$ cat run.sh
#!/bin/bash
# OpenROAD 26Q1-2900-gdf79404cd8, Yosys 0.63+post, stock flow scripts
make -C /OpenROAD-flow-scripts/flow DESIGN_CONFIG=/design/flow/config.mk WORK_HOME=/design/flow/orfs finish
$ cat config.mk
export PLATFORM = sky130hd
export DESIGN_NAME = ame_num_compare
export DESIGN_NICKNAME = ame_num_compare
export VERILOG_FILES = /design/flow/design.v
export SDC_FILE = /design/flow/constraint.sdc
export NUM_CORES = 4
export LEC_CHECK = 1
export CORE_UTILIZATION = 30
$ cat constraint.sdc
current_design ame_num_compare

set clk_period 54.3
set clk_io_pct 0.2

create_clock -name clk0 -period $clk_period

set non_clock_inputs [all_inputs -no_clocks]
set_input_delay [expr $clk_period * $clk_io_pct] -clock clk0 $non_clock_inputs
set_output_delay [expr $clk_period * $clk_io_pct] -clock clk0 [all_outputs]
==> /design/flow/design.v <==
`timescale 1 ns / 1 ps
module ame_grad_search #(
    parameter LINE_DATA_BITS = 7,
    parameter COMP_DATA_BITS = 8
) (
    input logic clk_i,
    input logic rst_n_i,
    input  logic comp_init_i,
    output logic comp_done_o,
    input logic [5:0] [LINE_DATA_BITS-1:0] line_data_i,
    output logic [3:0] [3:0] [COMP_DATA_BITS-1:0] comp_data_o
);
typedef enum logic [2:0] {
    IDLE   = 3'b000,
    COMP_1 = 3'b001,
    COMP_2 = 3'b010,
    COMP_3 = 3'b011,
    COMP_4 = 3'b100,
    COMP_5 = 3'b101,
    COMP_6 = 3'b110
} state_t;
state_t ctl_sta;
logic [5:0] [1:0] [COMP_DATA_BITS-1:0] line_data;
logic [3:0] [3:0] [COMP_DATA_BITS-1:0] comp_data;
typedef enum logic {
    DATA_1 = 1'b0,
    DATA_2 = 1'b1
} comp_data_t;
generate
    for (genvar i = 0; i < 6; i++) begin: comp_block
        assign line_data[i][DATA_1] = line_data_i[i];
        assign line_data[i][DATA_2] = line_data_i[i] << 1;
    end
endgenerate
logic comp_done;
assign comp_done_o = comp_done;
assign comp_data_o = comp_data;
always_ff @(posedge clk_i or negedge rst_n_i)
begin
    if (!rst_n_i) begin
        ctl_sta <= IDLE;
        comp_done <= 'b0;
        comp_data <= 'b0;
    end else begin
        case (ctl_sta)
            IDLE:
                ctl_sta <= comp_init_i ? COMP_1 : ctl_sta;
            COMP_1:
                ctl_sta <= COMP_2;
            COMP_2:
                ctl_sta <= COMP_3;
            COMP_3:
                ctl_sta <= COMP_4;
            COMP_4:
                ctl_sta <= COMP_5;
            COMP_5:
                ctl_sta <= COMP_6;
            COMP_6:
                ctl_sta <= comp_init_i ? COMP_1 : IDLE;
            default:
                ctl_sta <= IDLE;
        endcase
        comp_done <= (ctl_sta == COMP_6);
        case (ctl_sta)
            IDLE:
                comp_data <= 'b0;
            COMP_1: begin
                comp_data[0][0] <= - line_data[0][DATA_1] - line_data[1][DATA_2] - line_data[2][DATA_1];
                comp_data[1][0] <= - line_data[1][DATA_1] - line_data[2][DATA_2] - line_data[3][DATA_1];
                comp_data[2][0] <= - line_data[2][DATA_1] - line_data[3][DATA_2] - line_data[4][DATA_1];
                comp_data[3][0] <= - line_data[3][DATA_1] - line_data[4][DATA_2] - line_data[5][DATA_1];
            end
            COMP_2: begin
                comp_data[0][1] <= - line_data[0][DATA_1] - line_data[1][DATA_2] - line_data[2][DATA_1];
                comp_data[1][1] <= - line_data[1][DATA_1] - line_data[2][DATA_2] - line_data[3][DATA_1];
                comp_data[2][1] <= - line_data[2][DATA_1] - line_data[3][DATA_2] - line_data[4][DATA_1];
                comp_data[3][1] <= - line_data[3][DATA_1] - line_data[4][DATA_2] - line_data[5][DATA_1];
            end
            COMP_3: begin
                comp_data[0][0] <= comp_data[0][0] + line_data[0][DATA_1] + line_data[1][DATA_2] + line_data[2][DATA_1];
                comp_data[1][0] <= comp_data[1][0] + line_data[1][DATA_1] + line_data[2][DATA_2] + line_data[3][DATA_1];
                comp_data[2][0] <= comp_data[2][0] + line_data[2][DATA_1] + line_data[3][DATA_2] + line_data[4][DATA_1];
                comp_data[3][0] <= comp_data[3][0] + line_data[3][DATA_1] + line_data[4][DATA_2] + line_data[5][DATA_1];
                comp_data[0][2] <= - line_data[0][DATA_1] - line_data[1][DATA_2] - line_data[2][DATA_1];
                comp_data[1][2] <= - line_data[1][DATA_1] - line_data[2][DATA_2] - line_data[3][DATA_1];
                comp_data[2][2] <= - line_data[2][DATA_1] - line_data[3][DATA_2] - line_data[4][DATA_1];
                comp_data[3][2] <= - line_data[3][DATA_1] - line_data[4][DATA_2] - line_data[5][DATA_1];
            end
            COMP_4: begin
                comp_data[0][1] <= comp_data[0][1] + line_data[0][DATA_1] + line_data[1][DATA_2] + line_data[2][DATA_1];
                comp_data[1][1] <= comp_data[1][1] + line_data[1][DATA_1] + line_data[2][DATA_2] + line_data[3][DATA_1];
                comp_data[2][1] <= comp_data[2][1] + line_data[2][DATA_1] + line_data[3][DATA_2] + line_data[4][DATA_1];
                comp_data[3][1] <= comp_data[3][1] + line_data[3][DATA_1] + line_data[4][DATA_2] + line_data[5][DATA_1];
                comp_data[0][3] <= - line_data[0][DATA_1] - line_data[1][DATA_2] - line_data[2][DATA_1];
                comp_data[1][3] <= - line_data[1][DATA_1] - line_data[2][DATA_2] - line_data[3][DATA_1];
                comp_data[2][3] <= - line_data[2][DATA_1] - line_data[3][DATA_2] - line_data[4][DATA_1];
                comp_data[3][3] <= - line_data[3][DATA_1] - line_data[4][DATA_2] - line_data[5][DATA_1];
            end
            COMP_5: begin
                comp_data[0][2] <= comp_data[0][2] + line_data[0][DATA_1] + line_data[1][DATA_2] + line_data[2][DATA_1];
                comp_data[1][2] <= comp_data[1][2] + line_data[1][DATA_1] + line_data[2][DATA_2] + line_data[3][DATA_1];
                comp_data[2][2] <= comp_data[2][2] + line_data[2][DATA_1] + line_data[3][DATA_2] + line_data[4][DATA_1];
                comp_data[3][2] <= comp_data[3][2] + line_data[3][DATA_1] + line_data[4][DATA_2] + line_data[5][DATA_1];
            end
            COMP_6: begin
                comp_data[0][3] <= comp_data[0][3] + line_data[0][DATA_1] + line_data[1][DATA_2] + line_data[2][DATA_1];
                comp_data[1][3] <= comp_data[1][3] + line_data[1][DATA_1] + line_data[2][DATA_2] + line_data[3][DATA_1];
                comp_data[2][3] <= comp_data[2][3] + line_data[2][DATA_1] + line_data[3][DATA_2] + line_data[4][DATA_1];
                comp_data[3][3] <= comp_data[3][3] + line_data[3][DATA_1] + line_data[4][DATA_2] + line_data[5][DATA_1];
            end
            default:
                comp_data <= 'b0;
        endcase
    end
end
endmodule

..........

What to work on: With every line intact, reproduce the listing verbatim.

Result of the task:
$ cat run.sh
#!/bin/bash
# OpenROAD 26Q1-2900-gdf79404cd8, Yosys 0.63+post, stock flow scripts
make -C /OpenROAD-flow-scripts/flow DESIGN_CONFIG=/design/flow/config.mk WORK_HOME=/design/flow/orfs finish
$ cat config.mk
export PLATFORM = sky130hd
export DESIGN_NAME = ame_num_compare
export DESIGN_NICKNAME = ame_num_compare
export VERILOG_FILES = /design/flow/design.v
export SDC_FILE = /design/flow/constraint.sdc
export NUM_CORES = 4
export LEC_CHECK = 1
export CORE_UTILIZATION = 30
$ cat constraint.sdc
current_design ame_num_compare

set clk_period 54.3
set clk_io_pct 0.2

create_clock -name clk0 -period $clk_period

set non_clock_inputs [all_inputs -no_clocks]
set_input_delay [expr $clk_period * $clk_io_pct] -clock clk0 $non_clock_inputs
set_output_delay [expr $clk_period * $clk_io_pct] -clock clk0 [all_outputs]
==> /design/flow/design.v <==
`timescale 1 ns / 1 ps
module ame_grad_search #(
    parameter LINE_DATA_BITS = 7,
    parameter COMP_DATA_BITS = 8
) (
    input logic clk_i,
    input logic rst_n_i,
    input  logic comp_init_i,
    output logic comp_done_o,
    input logic [5:0] [LINE_DATA_BITS-1:0] line_data_i,
    output logic [3:0] [3:0] [COMP_DATA_BITS-1:0] comp_data_o
);
typedef enum logic [2:0] {
    IDLE   = 3'b000,
    COMP_1 = 3'b001,
    COMP_2 = 3'b010,
    COMP_3 = 3'b011,
    COMP_4 = 3'b100,
    COMP_5 = 3'b101,
    COMP_6 = 3'b110
} state_t;
state_t ctl_sta;
logic [5:0] [1:0] [COMP_DATA_BITS-1:0] line_data;
logic [3:0] [3:0] [COMP_DATA_BITS-1:0] comp_data;
typedef enum logic {
    DATA_1 = 1'b0,
    DATA_2 = 1'b1
} comp_data_t;
generate
    for (genvar i = 0; i < 6; i++) begin: comp_block
        assign line_data[i][DATA_1] = line_data_i[i];
        assign line_data[i][DATA_2] = line_data_i[i] << 1;
    end
endgenerate
logic comp_done;
assign comp_done_o = comp_done;
assign comp_data_o = comp_data;
always_ff @(posedge clk_i or negedge rst_n_i)
begin
    if (!rst_n_i) begin
        ctl_sta <= IDLE;
        comp_done <= 'b0;
        comp_data <= 'b0;
    end else begin
        case (ctl_sta)
            IDLE:
                ctl_sta <= comp_init_i ? COMP_1 : ctl_sta;
            COMP_1:
                ctl_sta <= COMP_2;
            COMP_2:
                ctl_sta <= COMP_3;
            COMP_3:
                ctl_sta <= COMP_4;
            COMP_4:
                ctl_sta <= COMP_5;
            COMP_5:
                ctl_sta <= COMP_6;
            COMP_6:
                ctl_sta <= comp_init_i ? COMP_1 : IDLE;
            default:
                ctl_sta <= IDLE;
        endcase
        comp_done <= (ctl_sta == COMP_6);
        case (ctl_sta)
            IDLE:
                comp_data <= 'b0;
            COMP_1: begin
                comp_data[0][0] <= - line_data[0][DATA_1] - line_data[1][DATA_2] - line_data[2][DATA_1];
                comp_data[1][0] <= - line_data[1][DATA_1] - line_data[2][DATA_2] - line_data[3][DATA_1];
                comp_data[2][0] <= - line_data[2][DATA_1] - line_data[3][DATA_2] - line_data[4][DATA_1];
                comp_data[3][0] <= - line_data[3][DATA_1] - line_data[4][DATA_2] - line_data[5][DATA_1];
            end
            COMP_2: begin
                comp_data[0][1] <= - line_data[0][DATA_1] - line_data[1][DATA_2] - line_data[2][DATA_1];
                comp_data[1][1] <= - line_data[1][DATA_1] - line_data[2][DATA_2] - line_data[3][DATA_1];
                comp_data[2][1] <= - line_data[2][DATA_1] - line_data[3][DATA_2] - line_data[4][DATA_1];
                comp_data[3][1] <= - line_data[3][DATA_1] - line_data[4][DATA_2] - line_data[5][DATA_1];
            end
            COMP_3: begin
                comp_data[0][0] <= comp_data[0][0] + line_data[0][DATA_1] + line_data[1][DATA_2] + line_data[2][DATA_1];
                comp_data[1][0] <= comp_data[1][0] + line_data[1][DATA_1] + line_data[2][DATA_2] + line_data[3][DATA_1];
                comp_data[2][0] <= comp_data[2][0] + line_data[2][DATA_1] + line_data[3][DATA_2] + line_data[4][DATA_1];
                comp_data[3][0] <= comp_data[3][0] + line_data[3][DATA_1] + line_data[4][DATA_2] + line_data[5][DATA_1];
                comp_data[0][2] <= - line_data[0][DATA_1] - line_data[1][DATA_2] - line_data[2][DATA_1];
                comp_data[1][2] <= - line_data[1][DATA_1] - line_data[2][DATA_2] - line_data[3][DATA_1];
                comp_data[2][2] <= - line_data[2][DATA_1] - line_data[3][DATA_2] - line_data[4][DATA_1];
                comp_data[3][2] <= - line_data[3][DATA_1] - line_data[4][DATA_2] - line_data[5][DATA_1];
            end
            COMP_4: begin
                comp_data[0][1] <= comp_data[0][1] + line_data[0][DATA_1] + line_data[1][DATA_2] + line_data[2][DATA_1];
                comp_data[1][1] <= comp_data[1][1] + line_data[1][DATA_1] + line_data[2][DATA_2] + line_data[3][DATA_1];
                comp_data[2][1] <= comp_data[2][1] + line_data[2][DATA_1] + line_data[3][DATA_2] + line_data[4][DATA_1];
                comp_data[3][1] <= comp_data[3][1] + line_data[3][DATA_1] + line_data[4][DATA_2] + line_data[5][DATA_1];
                comp_data[0][3] <= - line_data[0][DATA_1] - line_data[1][DATA_2] - line_data[2][DATA_1];
                comp_data[1][3] <= - line_data[1][DATA_1] - line_data[2][DATA_2] - line_data[3][DATA_1];
                comp_data[2][3] <= - line_data[2][DATA_1] - line_data[3][DATA_2] - line_data[4][DATA_1];
                comp_data[3][3] <= - line_data[3][DATA_1] - line_data[4][DATA_2] - line_data[5][DATA_1];
            end
            COMP_5: begin
                comp_data[0][2] <= comp_data[0][2] + line_data[0][DATA_1] + line_data[1][DATA_2] + line_data[2][DATA_1];
                comp_data[1][2] <= comp_data[1][2] + line_data[1][DATA_1] + line_data[2][DATA_2] + line_data[3][DATA_1];
                comp_data[2][2] <= comp_data[2][2] + line_data[2][DATA_1] + line_data[3][DATA_2] + line_data[4][DATA_1];
                comp_data[3][2] <= comp_data[3][2] + line_data[3][DATA_1] + line_data[4][DATA_2] + line_data[5][DATA_1];
            end
            COMP_6: begin
                comp_data[0][3] <= comp_data[0][3] + line_data[0][DATA_1] + line_data[1][DATA_2] + line_data[2][DATA_1];
                comp_data[1][3] <= comp_data[1][3] + line_data[1][DATA_1] + line_data[2][DATA_2] + line_data[3][DATA_1];
                comp_data[2][3] <= comp_data[2][3] + line_data[2][DATA_1] + line_data[3][DATA_2] + line_data[4][DATA_1];
                comp_data[3][3] <= comp_data[3][3] + line_data[3][DATA_1] + line_data[4][DATA_2] + line_data[5][DATA_1];
            end
            default:
                comp_data <= 'b0;
        endcase
    end
end
endmodule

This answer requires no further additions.